[TASK INSTRUCTIONS]
Nothing but the lines from the start of the entries through the line containing "set_output_delay 0.36 -clock" should appear in the answer, each given exactly.

Items listed in a dataset

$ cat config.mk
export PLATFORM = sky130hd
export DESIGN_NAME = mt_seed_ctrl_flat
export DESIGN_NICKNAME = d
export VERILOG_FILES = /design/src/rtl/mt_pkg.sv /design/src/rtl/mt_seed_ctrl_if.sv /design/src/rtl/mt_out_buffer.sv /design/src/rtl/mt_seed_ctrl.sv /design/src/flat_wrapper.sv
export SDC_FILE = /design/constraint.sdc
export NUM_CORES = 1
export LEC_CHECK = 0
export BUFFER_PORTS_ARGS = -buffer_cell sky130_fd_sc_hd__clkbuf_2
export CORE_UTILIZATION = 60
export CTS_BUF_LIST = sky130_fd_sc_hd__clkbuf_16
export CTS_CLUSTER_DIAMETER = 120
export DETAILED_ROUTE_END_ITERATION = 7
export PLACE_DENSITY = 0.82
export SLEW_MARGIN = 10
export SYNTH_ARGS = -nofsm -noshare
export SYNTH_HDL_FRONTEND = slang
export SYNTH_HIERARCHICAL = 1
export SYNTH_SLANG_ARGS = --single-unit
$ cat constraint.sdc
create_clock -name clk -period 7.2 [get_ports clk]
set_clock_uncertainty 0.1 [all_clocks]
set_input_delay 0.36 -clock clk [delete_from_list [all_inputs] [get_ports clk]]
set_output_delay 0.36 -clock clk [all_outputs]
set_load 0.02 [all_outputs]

[ANSWER SECTION]
$ cat config.mk
export PLATFORM = sky130hd
export DESIGN_NAME = mt_seed_ctrl_flat
export DESIGN_NICKNAME = d
export VERILOG_FILES = /design/src/rtl/mt_pkg.sv /design/src/rtl/mt_seed_ctrl_if.sv /design/src/rtl/mt_out_buffer.sv /design/src/rtl/mt_seed_ctrl.sv /design/src/flat_wrapper.sv
export SDC_FILE = /design/constraint.sdc
export NUM_CORES = 1
export LEC_CHECK = 0
export BUFFER_PORTS_ARGS = -buffer_cell sky130_fd_sc_hd__clkbuf_2
export CORE_UTILIZATION = 60
export CTS_BUF_LIST = sky130_fd_sc_hd__clkbuf_16
export CTS_CLUSTER_DIAMETER = 120
export DETAILED_ROUTE_END_ITERATION = 7
export PLACE_DENSITY = 0.82
export SLEW_MARGIN = 10
export SYNTH_ARGS = -nofsm -noshare
export SYNTH_HDL_FRONTEND = slang
export SYNTH_HIERARCHICAL = 1
export SYNTH_SLANG_ARGS = --single-unit
$ cat constraint.sdc
create_clock -name clk -period 7.2 [get_ports clk]
set_clock_uncertainty 0.1 [all_clocks]
set_input_delay 0.36 -clock clk [delete_from_list [all_inputs] [get_ports clk]]
set_output_delay 0.36 -clock clk [all_outputs]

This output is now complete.